Exercise details: In the data, find each line where the word "usage" appears and list that line.

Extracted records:
File: src/sv/rcset_pkg.sv
// Package for the RC switch edge trigger: widths, register indexes,
// position and reason codes, and the structs passed between modules.
// No dependencies.
`default_nettype none

package rcset_pkg;

    localparam int unsigned WidthW  = 16;
    localparam int unsigned TimeW   = 32;
    localparam int unsigned CfgIdxW = 3;
    localparam int unsigned PosW    = 2;
    localparam int unsigned ReasonW = 4;

    typedef enum logic [CfgIdxW-1:0] {
        CFG_VALID_MIN  = 3'd0,
        CFG_LOW_UPPER  = 3'd1,
        CFG_HIGH_LOWER = 3'd2,
        CFG_VALID_MAX  = 3'd3,
        CFG_DEBOUNCE   = 3'd4,
        CFG_COOLDOWN   = 3'd5
    } t_cfg_idx;

    typedef enum logic [PosW-1:0] {
        POS_UNKNOWN = 2'd0,
        POS_LOW     = 2'd1,
        POS_HIGH    = 2'd2
    } t_pos;

    typedef enum logic [ReasonW-1:0] {
        REASON_RANGE        = 4'd0,
        REASON_TIME_BACK    = 4'd1,
        REASON_BAND         = 4'd2,
        REASON_STEADY_LOW   = 4'd3,
        REASON_STEADY_HIGH  = 4'd4,
        REASON_DEB_LOW      = 4'd5,
        REASON_DEB_HIGH     = 4'd6,
        REASON_ARMED        = 4'd7,
        REASON_HIGH_UNARMED = 4'd8,
        REASON_COOLDOWN     = 4'd9,
        REASON_EDGE         = 4'd10
    } t_reason;

    typedef struct packed {
        logic [WidthW-1:0] valid_min_width;
        logic [WidthW-1:0] low_upper_width;
        logic [WidthW-1:0] high_lower_width;
        logic [WidthW-1:0] valid_max_width;
        logic [WidthW-1:0] debounce_time;
        logic [WidthW-1:0] cooldown_time;
    } t_cfg;

    typedef struct packed {
        logic               accepted;
        logic               trigger;
        logic               armed;
        logic [PosW-1:0]    stable_pos;
        logic [ReasonW-1:0] reason_code;
    } t_result;

endpackage

`default_nettype wire

File: src/sv/rcset_if.sv
// Handshake channel interfaces: sample input, result output and register write.
// Depends on rcset_pkg for the field widths.
`default_nettype none

interface rcset_in_if
    import rcset_pkg::*;
();
    logic              valid;
    logic              ready;
    logic [WidthW-1:0] pwm_value;
    logic [TimeW-1:0]  sample_time;

    modport source (output valid, output pwm_value, output sample_time, input ready);
    modport sink   (input valid, input pwm_value, input sample_time, output ready);
endinterface
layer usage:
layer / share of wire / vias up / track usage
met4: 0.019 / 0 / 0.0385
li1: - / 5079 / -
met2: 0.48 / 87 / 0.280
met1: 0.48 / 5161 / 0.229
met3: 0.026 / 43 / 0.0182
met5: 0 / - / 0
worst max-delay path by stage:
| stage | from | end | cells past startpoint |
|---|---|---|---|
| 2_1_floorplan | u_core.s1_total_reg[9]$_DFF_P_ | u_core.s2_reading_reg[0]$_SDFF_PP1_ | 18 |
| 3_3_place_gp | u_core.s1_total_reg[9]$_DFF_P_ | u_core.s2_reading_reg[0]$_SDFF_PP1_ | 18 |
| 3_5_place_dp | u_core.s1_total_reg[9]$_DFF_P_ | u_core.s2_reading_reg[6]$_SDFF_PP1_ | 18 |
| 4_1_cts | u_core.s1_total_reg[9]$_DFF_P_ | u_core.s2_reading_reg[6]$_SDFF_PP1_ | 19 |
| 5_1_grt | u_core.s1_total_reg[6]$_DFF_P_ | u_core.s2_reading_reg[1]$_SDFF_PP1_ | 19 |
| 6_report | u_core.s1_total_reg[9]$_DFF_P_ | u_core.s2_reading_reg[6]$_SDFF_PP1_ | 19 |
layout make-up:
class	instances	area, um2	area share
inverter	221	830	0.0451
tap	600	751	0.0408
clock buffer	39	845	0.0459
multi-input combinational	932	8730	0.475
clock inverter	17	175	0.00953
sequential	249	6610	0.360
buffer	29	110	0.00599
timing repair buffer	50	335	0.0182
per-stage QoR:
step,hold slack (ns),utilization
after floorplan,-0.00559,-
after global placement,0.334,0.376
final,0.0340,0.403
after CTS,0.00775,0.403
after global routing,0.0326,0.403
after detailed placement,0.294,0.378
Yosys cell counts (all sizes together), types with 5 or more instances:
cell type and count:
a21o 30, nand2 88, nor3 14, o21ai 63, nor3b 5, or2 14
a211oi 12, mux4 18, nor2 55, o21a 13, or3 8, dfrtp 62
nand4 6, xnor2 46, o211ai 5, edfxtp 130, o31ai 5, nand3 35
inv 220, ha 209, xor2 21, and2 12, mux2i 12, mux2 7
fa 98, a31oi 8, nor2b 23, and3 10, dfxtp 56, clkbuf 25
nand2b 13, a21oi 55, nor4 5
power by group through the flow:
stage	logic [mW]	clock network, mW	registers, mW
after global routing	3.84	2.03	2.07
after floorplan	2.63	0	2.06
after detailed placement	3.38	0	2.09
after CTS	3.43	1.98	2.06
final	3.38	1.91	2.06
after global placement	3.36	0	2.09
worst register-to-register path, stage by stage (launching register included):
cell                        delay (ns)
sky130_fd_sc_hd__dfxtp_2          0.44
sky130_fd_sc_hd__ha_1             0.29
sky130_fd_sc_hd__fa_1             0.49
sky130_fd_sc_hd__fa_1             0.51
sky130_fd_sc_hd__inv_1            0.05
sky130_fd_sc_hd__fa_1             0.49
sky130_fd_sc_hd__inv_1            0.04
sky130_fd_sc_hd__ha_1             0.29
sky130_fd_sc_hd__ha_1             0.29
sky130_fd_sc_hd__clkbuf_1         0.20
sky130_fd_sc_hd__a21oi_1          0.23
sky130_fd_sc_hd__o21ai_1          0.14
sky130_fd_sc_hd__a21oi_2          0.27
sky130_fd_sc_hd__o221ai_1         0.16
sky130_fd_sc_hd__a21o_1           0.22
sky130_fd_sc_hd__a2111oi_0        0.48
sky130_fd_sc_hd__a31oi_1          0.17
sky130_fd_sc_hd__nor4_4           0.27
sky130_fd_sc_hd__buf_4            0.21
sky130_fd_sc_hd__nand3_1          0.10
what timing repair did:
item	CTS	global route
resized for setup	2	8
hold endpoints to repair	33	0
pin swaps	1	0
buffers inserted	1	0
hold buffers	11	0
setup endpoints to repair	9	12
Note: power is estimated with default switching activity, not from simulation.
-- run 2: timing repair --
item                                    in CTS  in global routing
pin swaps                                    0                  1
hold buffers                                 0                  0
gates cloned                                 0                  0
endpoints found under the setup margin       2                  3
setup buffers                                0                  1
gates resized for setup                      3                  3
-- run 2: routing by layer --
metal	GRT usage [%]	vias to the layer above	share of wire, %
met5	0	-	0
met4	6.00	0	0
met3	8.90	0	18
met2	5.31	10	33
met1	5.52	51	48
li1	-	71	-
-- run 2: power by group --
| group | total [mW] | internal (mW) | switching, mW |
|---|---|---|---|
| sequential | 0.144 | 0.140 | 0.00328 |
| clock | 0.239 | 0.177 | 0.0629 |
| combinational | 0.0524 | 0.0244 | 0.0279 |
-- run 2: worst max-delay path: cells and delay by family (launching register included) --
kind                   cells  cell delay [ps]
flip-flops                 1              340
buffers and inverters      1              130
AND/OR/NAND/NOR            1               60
File: src/hdl/srri_pkg.sv
// ----------------------------------------------------------------------------
// srri_pkg
// Shared widths, constants and types of the segment/rectangle hit tester.
// ----------------------------------------------------------------------------
package srri_pkg;

  localparam int COORD_BITS = 24;
  localparam int FRAC_BITS  = 8;
  localparam int SIZE_BITS  = COORD_BITS - 1;
  localparam int PW         = COORD_BITS + 2;
  localparam int DW         = PW + 1;
  localparam int MW         = 2 * DW;
  localparam int XW         = MW + 1;
  localparam int CW         = XW + 1;

  localparam longint ONE_VAL   = longint'(1) << FRAC_BITS;
  localparam longint CLAMP_VAL = (101 * ONE_VAL + 50) / 100;
  localparam longint PAR_VAL   = ((longint'(1) << (2 * FRAC_BITS + 2)) + 999999) / 1000000;

  localparam logic [SIZE_BITS-1:0]         SIZE_ONE   = SIZE_BITS'(ONE_VAL);
  localparam logic [SIZE_BITS-1:0]         SIZE_CLAMP = SIZE_BITS'(CLAMP_VAL);
  localparam logic signed [COORD_BITS-1:0] COORD_ONE  = COORD_BITS'(ONE_VAL);
  localparam logic signed [XW-1:0]         PAR_THR    = XW'(PAR_VAL);

  localparam logic ACT_SEG  = 1'b0;
  localparam logic ACT_RECT = 1'b1;

  typedef logic signed [COORD_BITS-1:0] srri_coord_t;
  typedef logic [SIZE_BITS-1:0]         srri_size_t;
  typedef logic signed [PW-1:0]         srri_pt_t;

  typedef struct packed {
    srri_pt_t l;
    srri_pt_t r;
    srri_pt_t t;
    srri_pt_t d;
    srri_pt_t x1;
    srri_pt_t y1;
    srri_pt_t x2;
    srri_pt_t y2;
    logic     first;
    logic     last;
  } srri_op_t;

  typedef struct packed {
    logic hit;
    logic first;
    logic last;
  } srri_res_t;

endpackage

File: src/hdl/srri_if.sv
// ----------------------------------------------------------------------------
// srri_in_if / srri_out_if
// Valid/ready request and result channels of the hit tester.
// ----------------------------------------------------------------------------
interface srri_in_if;
  import srri_pkg::*;
  logic        valid;
  logic        ready;
  logic        action;
  srri_coord_t a_center_x;
  srri_coord_t a_center_y;
  srri_size_t  a_width;
  srri_size_t  a_height;
  srri_coord_t first_x;
  srri_coord_t first_y;
  srri_coord_t second_x;
  srri_coord_t second_y;

  modport source (output valid, action, a_center_x, a_center_y, a_width, a_height,
                  first_x, first_y, second_x, second_y, input ready);
  modport sink (input valid, action, a_center_x, a_center_y, a_width, a_height,
                first_x, first_y, second_x, second_y, output ready);
endinterface
`config.mk`:
```
export PLATFORM = sky130hd
export DESIGN_NAME = sbus_frame_receiver
export DESIGN_NICKNAME = d
export VERILOG_FILES = /design/src/rtl/core/sbus_pkg.sv /design/src/rtl/core/sbus_ram.sv /design/src/rtl/core/sbus_frame_receiver.sv
export SDC_FILE = /design/constraint.sdc
export NUM_CORES = 1
export LEC_CHECK = 0
export BUFFER_PORTS_ARGS = -buffer_cell sky130_fd_sc_hd__buf_2
export CAP_MARGIN = 15
export CORE_ASPECT_RATIO = 1.1
export CORE_MARGIN = 2
export CORE_UTILIZATION = 47
export DETAILED_ROUTE_END_ITERATION = 8
export PLACE_DENSITY = 0.71
export RECOVER_POWER = 50
export SYNTH_ARGS = -nofsm -noshare
export SYNTH_HDL_FRONTEND = slang
export SYNTH_SLANG_ARGS = --single-unit
```
`constraint.sdc`:
```
create_clock -name i_clk -period 6.7 [get_ports i_clk]
set_input_delay 1.005 -clock i_clk [delete_from_list [all_inputs] [get_ports i_clk]]
set_output_delay 1.005 -clock i_clk [all_outputs]
set_load 0.05 [all_outputs]
```
<file path="src/design/ssl_pkg.sv">
package ssl_pkg;

    // lexer modes
    typedef enum logic [1:0] {
        MODE_NORMAL = 2'd0,
        MODE_BLOCK  = 2'd1,
        MODE_STRING = 2'd2,
        MODE_LINE   = 2'd3
    } mode_t;

    // special bytes
    localparam logic [7:0] CH_NUL    = 8'h00;
    localparam logic [7:0] CH_TAB    = 8'h09;
    localparam logic [7:0] CH_NL     = 8'h0A;
    localparam logic [7:0] CH_CR     = 8'h0D;
    localparam logic [7:0] CH_SPACE  = 8'h20;
    localparam logic [7:0] CH_QUOTE  = 8'h22;
    localparam logic [7:0] CH_STAR   = 8'h2A;
    localparam logic [7:0] CH_SLASH  = 8'h2F;
    localparam logic [7:0] CH_BSLASH = 8'h5C;

    localparam int MAX_TOKS = 4;
    localparam int Q_DEPTH  = 4;

    // one result
    typedef struct packed {
        logic        ovf;
        logic        last;
        logic [16:0] length;
        logic [15:0] start;
    } tok_t;

    // all results caused by one source byte
    typedef struct packed {
        logic [1:0]            cnt_m1;
        tok_t [MAX_TOKS-1:0]   tok;
    } bundle_t;

    function automatic logic is_single_op(input logic [7:0] c);
        logic r;
        case (c) inside
            "(", ")", "{", "}", ";", ",", ":", ".", "*", "%", "&", "|",
            "^", "~", "<", ">", "!", "=", "+", "-", "/", CH_NL: r = 1'b1;
            default: r = 1'b0;
        endcase
        return r;
    endfunction

    function automatic logic is_pair_op(input logic [7:0] a, input logic [7:0] b);
        return (a == "<" && (b == "<" || b == "=")) ||
               (a == ">" && (b == ">" || b == "=")) ||
               (a == "=" && b == "=") || (a == "!" && b == "=") ||
               (a == "&" && b == "&") || (a == "|" && b == "|");
    endfunction

endpackage

</file>
<file path="src/design/ssl_front.sv">
module ssl_front #(
    parameter int MAX_SOURCE_BYTES = 65536
) (
    input  logic             aclk,
    input  logic             aresetn,
    input  logic             in_valid,
    output logic             in_ready,
    input  logic [7:0]       in_byte,
    input  logic             q_full,
    output logic             push,
    output ssl_pkg::bundle_t bundle
);

    localparam int POS_W = $clog2(MAX_SOURCE_BYTES + 1);
    localparam logic [POS_W-1:0] MAX_POS = POS_W'(MAX_SOURCE_BYTES);
    localparam logic [POS_W-1:0] ONE = POS_W'(1);
    localparam logic [POS_W-1:0] TWO = POS_W'(2);

    logic [7:0]       held_byte_reg, held_byte_next;
    logic             held_valid_reg, held_valid_next;
    ssl_pkg::mode_t   mode_reg, mode_next;
    logic             esc_reg, esc_next;
    logic [POS_W-1:0] base_reg, base_next;
    logic [POS_W-1:0] pos_reg, pos_next;
    logic             ovf_reg, ovf_next;

    logic                            accept;
    logic [2:0]                      tok_cnt;
    ssl_pkg::tok_t [ssl_pkg::MAX_TOKS-1:0] toks;

    function automatic ssl_pkg::tok_t mk_tok(input logic [POS_W-1:0] start,
                                             input logic [POS_W-1:0] len,
                                             input logic last, input logic ovf);
        ssl_pkg::tok_t t;
        logic [31:0]   s32;
        logic [31:0]   l32;
        s32 = 32'(start);
        l32 = 32'(len);
        t.start  = s32[15:0];
        t.length = l32[16:0];
        t.last   = last;
        t.ovf    = ovf;
        return t;
    endfunction

    assign accept   = in_valid && in_ready;
    assign in_ready = !q_full;

    // next state: walk held byte, then the fresh byte
    always_comb begin : lex_next
        logic [7:0]       b;
        logic [7:0]       h;
        logic [POS_W-1:0] p;
        logic [POS_W-1:0] pos;
        logic [POS_W-1:0] base;
        ssl_pkg::mode_t   mode;
        logic             esc;
        logic             hv;
        logic [7:0]       hb;
        logic             consumed;
        logic             active;
        logic             keep;
        logic [2:0]       n;
        ssl_pkg::tok_t [ssl_pkg::MAX_TOKS-1:0] slot;

        b        = in_byte;
        h        = held_byte_reg;
        pos      = pos_reg;
        p        = pos_reg - ONE;
        base     = base_reg;
        mode     = mode_reg;
        esc      = esc_reg;
        hv       = held_valid_reg;
        hb       = held_byte_reg;
        consumed = 1'b0;
        keep     = 1'b0;
        n        = 3'd0;
        slot     = '0;
        active   = (b == ssl_pkg::CH_NUL) || (pos_reg < MAX_POS);

        if (active && held_valid_reg) begin
            hv = 1'b0;
            if (mode == ssl_pkg::MODE_BLOCK) begin
                if (h == ssl_pkg::CH_STAR && b == ssl_pkg::CH_SLASH) begin
                    mode     = ssl_pkg::MODE_NORMAL;
                    base     = p + TWO;
                    consumed = 1'b1;
                end
            end else if (h == ssl_pkg::CH_SLASH && b == ssl_pkg::CH_STAR) begin
                if (base < p) begin
                    slot[n[1:0]] = mk_tok(base, p - base, 1'b0, ovf_reg);
                    n = n + 3'd1;
                end
                mode     = ssl_pkg::MODE_BLOCK;
                base     = p + TWO;
                consumed = 1'b1;
            end else if (h == ssl_pkg::CH_SLASH && b == ssl_pkg::CH_SLASH) begin
                if (base < p) begin
                    slot[n[1:0]] = mk_tok(base, p - base, 1'b0, ovf_reg);
                    n = n + 3'd1;
                end
                mode = ssl_pkg::MODE_LINE;
                base = p + ONE;
            end else if (h == ssl_pkg::CH_QUOTE) begin
                if (base < p) begin
                    slot[n[1:0]] = mk_tok(base, p - base, 1'b0, ovf_reg);
                    n = n + 3'd1;
                end
                mode = ssl_pkg::MODE_STRING;
                esc  = 1'b0;
                base = p;
            end else if (h == ssl_pkg::CH_SPACE || h == ssl_pkg::CH_TAB ||
                         h == ssl_pkg::CH_CR) begin
                if (base < p) begin
                    slot[n[1:0]] = mk_tok(base, p - base, 1'b0, ovf_reg);
                    n = n + 3'd1;
                end
                base = p + ONE;
            end else if (ssl_pkg::is_pair_op(h, b)) begin
                if (base < p) begin
                    slot[n[1:0]] = mk_tok(base, p - base, 1'b0, ovf_reg);
                    n = n + 3'd1;
                end
                slot[n[1:0]] = mk_tok(p, TWO, 1'b0, ovf_reg);
                n = n + 3'd1;
                base     = p + TWO;
                consumed = 1'b1;
            end else if (ssl_pkg::is_single_op(h)) begin
                if (base < p) begin
                    slot[n[1:0]] = mk_tok(base, p - base, 1'b0, ovf_reg);
                    n = n + 3'd1;
                end
                slot[n[1:0]] = mk_tok(p, ONE, 1'b0, ovf_reg);
                n = n + 3'd1;
                base = p + ONE;
            end
        end

        held_byte_next  = hb;
        held_valid_next = hv;
        mode_next       = mode;
        esc_next        = esc;
        base_next       = base;
        pos_next        = pos;
        ovf_next        = ovf_reg;

        if (b == ssl_pkg::CH_NUL) begin
            // end of source: flush, end marker, back to reset state
            if (base < pos) begin
                slot[n[1:0]] = mk_tok(base, pos - base, 1'b0, ovf_reg);
                n = n + 3'd1;
            end
            slot[n[1:0]] = mk_tok('0, '0, 1'b1, ovf_reg);
            n = n + 3'd1;
            held_byte_next  = '0;
            held_valid_next = 1'b0;
            mode_next       = ssl_pkg::MODE_NORMAL;
            esc_next        = 1'b0;
            base_next       = '0;
            pos_next        = '0;
            ovf_next        = 1'b0;
        end else if (!active) begin
            // past the bound: byte dropped
            ovf_next = 1'b1;
        end else begin
            if (!consumed) begin
                if (mode == ssl_pkg::MODE_STRING) begin
                    if (esc) begin
                        esc = 1'b0;
                    end else if (b == ssl_pkg::CH_BSLASH) begin
                        esc = 1'b1;
                    end else if (b == ssl_pkg::CH_QUOTE) begin
                        if (base < pos + ONE) begin
                            slot[n[1:0]] = mk_tok(base, pos + ONE - base, 1'b0, ovf_reg);
                            n = n + 3'd1;
                        end
                        mode = ssl_pkg::MODE_NORMAL;
                        base = pos + ONE;
                    end
                end else begin
                    keep = 1'b1;
                    if (mode == ssl_pkg::MODE_LINE) begin
                        if (b == ssl_pkg::CH_NL) begin
                            mode = ssl_pkg::MODE_NORMAL;
                            base = pos;
                        end else begin
                            base = pos + ONE;
                            keep = 1'b0;
                        end
                    end
                    if (keep) begin
                        hb = b;
                        hv = 1'b1;
                    end
                end
            end
            held_byte_next  = hb;
            held_valid_next = hv;
            mode_next       = mode;
            esc_next        = esc;
            base_next       = base;
            pos_next        = pos + ONE;
        end

        tok_cnt = n;
        toks    = slot;
    end

    // outputs toward the queue
    always_comb begin : lex_out
        logic [2:0] cm1;
        cm1            = tok_cnt - 3'd1;
        push           = accept && (tok_cnt != 3'd0);
        bundle.tok     = toks;
        bundle.cnt_m1  = cm1[1:0];
    end

    always_ff @(posedge aclk) begin
        if (!aresetn) begin
            held_byte_reg  <= '0;
            held_valid_reg <= 1'b0;
            mode_reg       <= ssl_pkg::MODE_NORMAL;
            esc_reg        <= 1'b0;
            base_reg       <= '0;
            pos_reg        <= '0;
            ovf_reg        <= 1'b0;
        end else if (accept) begin
            held_byte_reg  <= held_byte_next;
            held_valid_reg <= held_valid_next;
            mode_reg       <= mode_next;
            esc_reg        <= esc_next;
            base_reg       <= base_next;
            pos_reg        <= pos_next;
            ovf_reg        <= ovf_next;
        end
    end

    // end of source returns position and lookahead to reset state
    a_end_clears: assert property (@(posedge aclk) disable iff (!aresetn)
        accept && in_byte == ssl_pkg::CH_NUL |=> pos_reg == '0 && !held_valid_reg
            && mode_reg == ssl_pkg::MODE_NORMAL)
        else $error("end of source did not clear lexer state");

    // a dropped byte never yields a result
    a_drop_silent: assert property (@(posedge aclk) disable iff (!aresetn)
        accept && in_byte != ssl_pkg::CH_NUL && pos_reg >= MAX_POS |-> !push)
        else $error("dropped byte produced a result");

endmodule

</file>
<file path="src/design/ssl_queue.sv">
module ssl_queue (
    input  logic             aclk,
    input  logic             aresetn,
    input  logic             push,
    input  ssl_pkg::bundle_t push_data,
    output logic             full,
    input  logic             pop,
    output logic             valid,
    output ssl_pkg::bundle_t head
);

    localparam int PTR_W = $clog2(ssl_pkg::Q_DEPTH);
    localparam int CNT_W = $clog2(ssl_pkg::Q_DEPTH + 1);
    localparam logic [CNT_W-1:0] DEPTH_C = CNT_W'(ssl_pkg::Q_DEPTH);

    ssl_pkg::bundle_t mem [ssl_pkg::Q_DEPTH];
    logic [PTR_W-1:0] wr_ptr_reg, rd_ptr_reg;
    logic [CNT_W-1:0] count_reg, count_next;

    assign full  = (count_reg == DEPTH_C);
    assign valid = (count_reg != '0);
    assign head  = mem[rd_ptr_reg];

    always_comb begin
        count_next = count_reg;
        if (push && !pop) begin
            count_next = count_reg + CNT_W'(1);
        end else if (pop && !push) begin
            count_next = count_reg - CNT_W'(1);
        end
    end

    always_ff @(posedge aclk) begin
        if (push) begin
            mem[wr_ptr_reg] <= push_data;
        end
    end

    always_ff @(posedge aclk) begin
        if (!aresetn) begin
            wr_ptr_reg <= '0;
            rd_ptr_reg <= '0;
            count_reg  <= '0;
        end else begin
            if (push) begin
                wr_ptr_reg <= wr_ptr_reg + PTR_W'(1);
            end
            if (pop) begin
                rd_ptr_reg <= rd_ptr_reg + PTR_W'(1);
            end
            count_reg <= count_next;
        end
    end

    a_no_overrun: assert property (@(posedge aclk) disable iff (!aresetn)
        push |-> count_reg != DEPTH_C)
        else $error("push into full queue");

endmodule

</file>
<file path="src/design/ssl_back.sv">
module ssl_back (
    input  logic             aclk,
    input  logic             aresetn,
    input  logic             q_valid,
    input  ssl_pkg::bundle_t head,
    output logic             pop,
    output logic             out_valid,
    input  logic             out_ready,
    output ssl_pkg::tok_t    out_tok
);

    logic [1:0]    idx_reg, idx_next;
    logic          valid_reg, valid_next;
    ssl_pkg::tok_t tok_reg;
    logic          load_ok;
    logic          take;

    assign load_ok   = !valid_reg || out_ready;
    assign take      = q_valid && load_ok;
    assign pop       = take && (idx_reg == head.cnt_m1);
    assign out_valid = valid_reg;
    assign out_tok   = tok_reg;

    always_comb begin
        idx_next   = idx_reg;
        valid_next = valid_reg;
        if (take) begin
            valid_next = 1'b1;
            idx_next   = pop ? 2'd0 : idx_reg + 2'd1;
        end else if (out_ready) begin
            valid_next = 1'b0;
        end
    end

    always_ff @(posedge aclk) begin
        if (take) begin
            tok_reg <= head.tok[idx_reg];
        end
    end

    always_ff @(posedge aclk) begin
        if (!aresetn) begin
            idx_reg   <= 2'd0;
            valid_reg <= 1'b0;
        end else begin
            idx_reg   <= idx_next;
            valid_reg <= valid_next;
        end
    end

    // a partly sent bundle stays at the head and the index stays inside it
    a_idx_in_bundle: assert property (@(posedge aclk) disable iff (!aresetn)
        idx_reg != 2'd0 |-> q_valid && idx_reg <= head.cnt_m1)
        else $error("result index outside current bundle");

endmodule

</file>
<file path="src/design/script_source_lexer.sv">
// Source lexer for a C-style script language.
// Input stream (s_*): one source byte per request in s_tdata; byte 0 ends
// the source and resets all lexer state for the next one.
// Output stream (m_*): one token per request, offset and length in m_tdata;
// m_tlast marks the end-of-source terminator, m_tuser flags a source that
// ran past MAX_SOURCE_BYTES (later positions saturate, bytes dropped).
// Throughput: one byte per cycle while the queue is not full. The front
// lexer keeps a one-byte lookahead and resolves each byte combinationally;
// a byte that closes tokens hands them (up to three, at end of source) as
// one bundle to a 4-entry queue. The back end sends one token per cycle
// from the queue head while m_tready is high; the tokens of one bundle
// leave one after another through the single output register.
// A token passes through the queue and then the output register; the byte
// that closes it is at most two bytes after its last byte.
// Reset: synchronous, active-low aresetn; clears lexer state, queue and
// output valid. A stalled m_tready holds the output; the queue absorbs
// bursts, and s_tready drops only when the queue is full.
module script_source_lexer #(
    parameter int MAX_SOURCE_BYTES = 65536
) (
    input  logic        aclk,
    input  logic        aresetn,
    input  logic        s_tvalid,
    output logic        s_tready,
    input  logic [7:0]  s_tdata,   // [7:0] src_byte
    output logic        m_tvalid,
    input  logic        m_tready,
    output logic [39:0] m_tdata,   // [15:0] token_start, [32:16] token_length, zero fill
    output logic        m_tlast,   // end_marker
    output logic [0:0]  m_tuser    // [0] source_overflow
);

    logic             q_full;
    logic             q_push;
    logic             q_pop;
    logic             q_valid;
    ssl_pkg::bundle_t q_in;
    ssl_pkg::bundle_t q_head;
    ssl_pkg::tok_t    out_tok;

    // front: lexer state, lookahead, token closing
    ssl_front #(
        .MAX_SOURCE_BYTES(MAX_SOURCE_BYTES)
    ) u_front (
        .aclk     (aclk),
        .aresetn  (aresetn),
        .in_valid (s_tvalid),
        .in_ready (s_tready),
        .in_byte  (s_tdata),
        .q_full   (q_full),
        .push     (q_push),
        .bundle   (q_in)
    );

    // decoupling queue of per-byte token bundles
    ssl_queue u_queue (
        .aclk      (aclk),
        .aresetn   (aresetn),
        .push      (q_push),
        .push_data (q_in),
        .full      (q_full),
        .pop       (q_pop),
        .valid     (q_valid),
        .head      (q_head)
    );

    // back: serialize bundles onto the output stream
    ssl_back u_back (
        .aclk      (aclk),
        .aresetn   (aresetn),
        .q_valid   (q_valid),
        .head      (q_head),
        .pop       (q_pop),
        .out_valid (m_tvalid),
        .out_ready (m_tready),
        .out_tok   (out_tok)
    );

    assign m_tdata = {7'd0, out_tok.length, out_tok.start};
    assign m_tlast = out_tok.last;
    assign m_tuser = out_tok.ovf;

endmodule

</file>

Reply to the exercise:
layer usage:
layer / share of wire / vias up / track usage
metal	GRT usage [%]	vias to the layer above	share of wire, %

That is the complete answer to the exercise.